Statisticians have long known that the use of p-values has major problems. Some of us have long called for reform, weaning the profession away from these troubling beasts. At one point, I was pleased to see Frank Harrell suggest that R should stop computing them.
That is not going to happen, but last year the ASA shocked many people by producing a manifesto stating that p-values are often wrongly used, and in any case used too much. Though the ASA statement did not go so far as to recommend not using this methodology at all, to me it came pretty close. Most significant to me (pardon the pun) was the fact that, though the ASA report said p-values are appropriate in some situations, they did not state any.examples. I wrote blog posts on this topic here, here and here. I noted too that the ASA report had even made news in Bloomberg Businessweek.
But not much seems to have changed in the professions since then, as was shown rather dramatically last Saturday. The occasion was iidata 2017, a student-run conference on data science at UC Davis. This was the second year the conference has been held, very professionally managed and fun to attend. There were data analysis competitions, talks by people from industry, and several workshops on R, including one on parallel computing in R, by UCD Stat PhD student Clark Fitzgerald.

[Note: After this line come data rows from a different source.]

===== src/rtl/mult_arbiter.sv =====
// Round-robin front end that shares one multi-cycle 32x32->64 multiplier core
// between NREQ requesters, with a single id-tagged response channel.
module mult_arbiter #(
  parameter int NREQ = 2,
  parameter int W    = 32,
  parameter int IDW  = (NREQ > 1) ? $clog2(NREQ) : 1
) (
  input  logic              clk,
  input  logic              reset,
  input  logic [NREQ-1:0]   req_valid,
  input  logic [NREQ*W-1:0] req_a,
  input  logic [NREQ*W-1:0] req_b,
  input  logic [NREQ-1:0]   req_signed,
  output logic [NREQ-1:0]   req_ready,
  output logic              resp_valid,
  output logic [IDW-1:0]    resp_id,
  output logic [2*W-1:0]    resp_z,
  input  logic              resp_ready,
  output logic              mul_start,
  output logic [W-1:0]      mul_a,
  output logic [W-1:0]      mul_b,
  output logic              mul_signed,
  input  logic              mul_done,
  input  logic [2*W-1:0]    mul_z,
  output logic [15:0]       op_count,
  output logic [1:0]        dbg_state
);

  // Handshakes: request i transfers on a rising edge where req_valid[i] and
  // req_ready[i] are both high; the response transfers on a rising edge where
  // resp_valid and resp_ready are both high. Valid may not depend on ready.
  typedef enum logic [1:0] {
    S_IDLE  = 2'd0,
    S_ISSUE = 2'd1,
    S_WAIT  = 2'd2,
    S_RESP  = 2'd3
  } state_t;

  state_t           state_q, state_d;
  logic [IDW-1:0]   rr_ptr_q, rr_ptr_d;
  logic             mul_start_q, mul_start_d;
  logic [W-1:0]     mul_a_q, mul_a_d;
  logic [W-1:0]     mul_b_q, mul_b_d;
  logic             mul_signed_q, mul_signed_d;
  logic             resp_valid_q, resp_valid_d;
  logic [IDW-1:0]   resp_id_q, resp_id_d;
  logic [2*W-1:0]   resp_z_q, resp_z_d;
  logic [15:0]      op_count_q, op_count_d;

  int               cand_i;
  logic [IDW-1:0]   cand;
  logic             grant_found;
  logic [IDW-1:0]   grant_id;
  logic [W-1:0]     sel_a;
  logic [W-1:0]     sel_b;
  logic             sel_signed;
  logic             accept;

  // Search starts one past the last winner so every requester gets a turn.
  always_comb begin
    cand_i      = 0;
    cand        = '0;
    grant_found = 1'b0;
    grant_id    = '0;
    for (int k = 1; k <= NREQ; k++) begin
      cand_i = int'(rr_ptr_q) + k;
      if (cand_i >= NREQ) cand_i = cand_i - NREQ;
      cand = IDW'(cand_i);
      if (!grant_found && req_valid[cand]) begin
        grant_found = 1'b1;
        grant_id    = cand;
      end
    end
  end

  always_comb begin
    sel_a      = '0;
    sel_b      = '0;
    sel_signed = 1'b0;
    for (int i = 0; i < NREQ; i++) begin
      if (IDW'(i) == grant_id) begin
        sel_a      = req_a[i*W +: W];
        sel_b      = req_b[i*W +: W];
        sel_signed = req_signed[i];
      end
    end
  end

  assign accept = (state_q == S_IDLE) && grant_found;

  // Gated by reset so no grant is ever visible while reset is asserted.
  always_comb begin
    req_ready = '0;
    for (int i = 0; i < NREQ; i++) begin
      req_ready[i] = accept && (IDW'(i) == grant_id) && reset;
    end
  end

  always_comb begin
    state_d      = state_q;
    rr_ptr_d     = rr_ptr_q;
    mul_start_d  = 1'b0;
    mul_a_d      = mul_a_q;
    mul_b_d      = mul_b_q;
    mul_signed_d = mul_signed_q;
    resp_valid_d = resp_valid_q;
    resp_id_d    = resp_id_q;
    resp_z_d     = resp_z_q;
    op_count_d   = op_count_q;
    case (state_q)
      S_IDLE: begin
        if (accept) begin
          mul_a_d      = sel_a;
          mul_b_d      = sel_b;
          mul_signed_d = sel_signed;
          resp_id_d    = grant_id;
          rr_ptr_d     = grant_id;
          // A zero operand makes the product zero; skip the core entirely.
          if (sel_a == '0 || sel_b == '0) begin
            resp_z_d     = '0;
            resp_valid_d = 1'b1;
            state_d      = S_RESP;
          end else begin
            mul_start_d = 1'b1;
            state_d     = S_ISSUE;
          end
        end
      end
      S_ISSUE: begin
        state_d = S_WAIT;
      end
      S_WAIT: begin
        if (mul_done) begin
          resp_z_d     = mul_z;
          resp_valid_d = 1'b1;
          state_d      = S_RESP;
        end
      end
      S_RESP: begin
        if (resp_ready) begin
          resp_valid_d = 1'b0;
          op_count_d   = op_count_q + 16'd1;
          state_d      = S_IDLE;
        end
      end
      default: begin
        state_d = S_IDLE;
      end
    endcase
  end

  always_ff @(posedge clk or negedge reset) begin
    if (!reset) begin
      state_q      <= S_IDLE;
      rr_ptr_q     <= IDW'(NREQ - 1);
      mul_start_q  <= 1'b0;
      mul_a_q      <= '0;
      mul_b_q      <= '0;
      mul_signed_q <= 1'b0;
      resp_valid_q <= 1'b0;
      resp_id_q    <= '0;
      resp_z_q     <= '0;
      op_count_q   <= '0;
    end else begin
      state_q      <= state_d;
      rr_ptr_q     <= rr_ptr_d;
      mul_start_q  <= mul_start_d;
      mul_a_q      <= mul_a_d;
      mul_b_q      <= mul_b_d;
      mul_signed_q <= mul_signed_d;
      resp_valid_q <= resp_valid_d;
      resp_id_q    <= resp_id_d;
      resp_z_q     <= resp_z_d;
      op_count_q   <= op_count_d;
    end
  end

  assign mul_start  = mul_start_q;
  assign mul_a      = mul_a_q;
  assign mul_b      = mul_b_q;
  assign mul_signed = mul_signed_q;
  assign resp_valid = resp_valid_q;
  assign resp_id    = resp_id_q;
  assign resp_z     = resp_z_q;
  assign op_count   = op_count_q;
  assign dbg_state  = state_q;

endmodule
===== config.mk =====
export PLATFORM = sky130hd
export DESIGN_NAME = cpu_control_unit
export DESIGN_NICKNAME = d
export VERILOG_FILES = /design/src/rtl/cpu_control_unit.sv
export SDC_FILE = /design/constraint.sdc
export NUM_CORES = 1
export LEC_CHECK = 0
export ABC_CLOCK_PERIOD_IN_PS = 2400
export BUFFER_PORTS_ARGS = -buffer_cell sky130_fd_sc_hd__buf_4
export CAP_MARGIN = 0
export CORE_MARGIN = 2
export CORE_UTILIZATION = 51
export DETAILED_ROUTE_END_ITERATION = 12
export GPL_TIMING_DRIVEN = 0
export PLACE_DENSITY_LB_ADDON = 0.1
export SYNTH_ARGS = -nofsm -noshare
export SYNTH_HDL_FRONTEND = slang
export SYNTH_SLANG_ARGS = --single-unit
export TNS_END_PERCENT = 30

===== constraint.sdc =====
create_clock -name clk -period 2.4 [get_ports clk]
set_input_delay 0.36 -clock clk [delete_from_list [all_inputs] [get_ports clk]]
set_output_delay 0.36 -clock clk [all_outputs]
set_load 0.05 [all_outputs]
--- src/rtl/dmem_arbiter.sv ---
// Two-port data-memory arbiter: IDLE -> ACCESS -> RESP, one single-cycle word access per grant.
// Define DMEM_ARB_RR_EN for round-robin tie-breaking; otherwise port 0 has fixed priority.
module dmem_arbiter (
    input  logic        clk,
    input  logic        rst,
    input  logic        req0_i,
    input  logic        req1_i,
    input  logic        we0_i,
    input  logic        we1_i,
    input  logic [31:0] addr0_i,
    input  logic [31:0] addr1_i,
    input  logic [31:0] wdata0_i,
    input  logic [31:0] wdata1_i,
    output logic        done0_o,
    output logic        done1_o,
    output logic        err0_o,
    output logic        err1_o,
    output logic [31:0] rdata0_o,
    output logic [31:0] rdata1_o,
    output logic        mem_ce_o,
    output logic        mem_we_o,
    output logic [31:0] mem_addr_o,
    output logic [31:0] mem_wdata_o,
    input  logic [31:0] mem_rdata_i
);

    typedef enum logic [1:0] {
        IDLE   = 2'd0,
        ACCESS = 2'd1,
        RESP   = 2'd2
    } state_t;

    state_t      state, state_nxt;
    logic        grant;
    logic        sel;
    logic        lat_we;
    logic        illegal;
    logic [31:0] lat_addr;
    logic [31:0] lat_wdata;
    logic [31:0] grant_addr;

`ifdef DMEM_ARB_RR_EN
    logic        last_grant;
`endif

    // Word-aligned and inside the 1 KiB window.
    function automatic logic is_illegal(input logic [31:0] addr);
        return (addr[1:0] != 2'b00) || (addr > 32'h0000_03FC);
    endfunction

    // NOTE: every signal written in always_comb gets a default first so no latch is inferred.
    always_comb begin
        state_nxt = state;
        grant     = 1'b0;
        case (state)
            IDLE: begin
                if (req0_i && req1_i) begin
`ifdef DMEM_ARB_RR_EN
                    grant = ~last_grant;
`else
                    grant = 1'b0;
`endif
                end else begin
                    grant = req1_i;
                end
                if (req0_i || req1_i) state_nxt = ACCESS;
            end
            ACCESS:  state_nxt = RESP;
            RESP:    state_nxt = IDLE;
            default: state_nxt = IDLE;
        endcase
    end

    assign grant_addr = grant ? addr1_i : addr0_i;

    // NOTE: sequential state uses non-blocking assignments only, so every flop samples pre-edge values.
    always_ff @(posedge clk or posedge rst) begin
        if (rst) state <= IDLE;
        else     state <= state_nxt;
    end

    always_ff @(posedge clk or posedge rst) begin
        if (rst) begin
            sel       <= 1'b0;
            lat_we    <= 1'b0;
            illegal   <= 1'b0;
            lat_addr  <= '0;
            lat_wdata <= '0;
            done0_o   <= 1'b0;
            done1_o   <= 1'b0;
            err0_o    <= 1'b0;
            err1_o    <= 1'b0;
            rdata0_o  <= '0;
            rdata1_o  <= '0;
`ifdef DMEM_ARB_RR_EN
            last_grant <= 1'b1;
`endif
        end else begin
            done0_o <= 1'b0;
            done1_o <= 1'b0;
            err0_o  <= 1'b0;
            err1_o  <= 1'b0;
            case (state)
                IDLE: begin
                    if (req0_i || req1_i) begin
                        sel       <= grant;
                        lat_we    <= grant ? we1_i : we0_i;
                        lat_addr  <= grant_addr;
                        lat_wdata <= grant ? wdata1_i : wdata0_i;
                        illegal   <= is_illegal(grant_addr);
`ifdef DMEM_ARB_RR_EN
                        last_grant <= grant;
`endif
                    end
                end
                // Completion and read capture share the edge that also commits the write.
                ACCESS: begin
                    if (sel) begin
                        done1_o <= 1'b1;
                        err1_o  <= illegal;
                        if (illegal)      rdata1_o <= '0;
                        else if (!lat_we) rdata1_o <= mem_rdata_i;
                    end else begin
                        done0_o <= 1'b1;
                        err0_o  <= illegal;
                        if (illegal)      rdata0_o <= '0;
                        else if (!lat_we) rdata0_o <= mem_rdata_i;
                    end
                end
                default: ;
            endcase
        end
    end

    // Memory strobes exist only in ACCESS, so reset silences them asynchronously via state.
    assign mem_ce_o    = (state == ACCESS) && !illegal;
    assign mem_we_o    = mem_ce_o && lat_we;
    assign mem_addr_o  = lat_addr;
    assign mem_wdata_o = lat_wdata;

endmodule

Now, here is how this connects to the topic of p-values. I was a judge on one of the data analysis competitions, and my fellow judges and I were pretty shocked by the first team to present. The team members were clearly bright students, and they gave a very polished, professional talk. Indeed, we awarded them First Prize. However…
The team presented the p-values for various tests, not mentioning any problems regarding the large sample size, 20,000. During the judges’ question period, we asked them to comment on the effect of sample size, but they still missed the point, saying that n = 20,000 is enough to ensure that each cell in their chi-squared test would have enough observations! After quite a lot of prodding, one of them finally said there may be an issue of practical significance vs. statistical significance.

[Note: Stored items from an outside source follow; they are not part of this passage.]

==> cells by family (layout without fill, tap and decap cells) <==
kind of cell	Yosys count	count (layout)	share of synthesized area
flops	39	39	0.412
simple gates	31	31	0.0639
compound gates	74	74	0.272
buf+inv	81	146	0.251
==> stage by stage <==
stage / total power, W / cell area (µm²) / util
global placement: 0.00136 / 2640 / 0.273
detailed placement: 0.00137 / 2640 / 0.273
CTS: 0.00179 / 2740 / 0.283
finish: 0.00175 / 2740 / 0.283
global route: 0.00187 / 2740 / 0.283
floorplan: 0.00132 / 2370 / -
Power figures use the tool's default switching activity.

Once again, we cannot blame these bright, energetic students. They were simply doing what they had been taught to do — or, I should say, NOT doing what they had NOT been taught to do, which is to view p-values with care, especially with large n. The blame should instead be placed on the statistics faculty who taught them. The dangers of p-values should have been constantly drilled into them in their coursework, to the point at which a dataset with n = 20,000 should have been a red flag to them.
On this point, I’d like to call readers’ attention to the ASA Symposium on Statistical Inference, to be held in Bethesda, MD on October 11-13, 2017. Under the leadership of ASA Executive Director Ron Wasserstein, we are in the process of putting together what promises to be a highly stimulating and relevant program, with prominent speakers, and most important, lots of interactive participation among attendees. Hopefully much of the discussion will address ways to get serious coverage of the issue into statistics curricula, rather than the present situation, in which stat instructors briefly make a one-time comment to students about practical significance vs. statistical significance.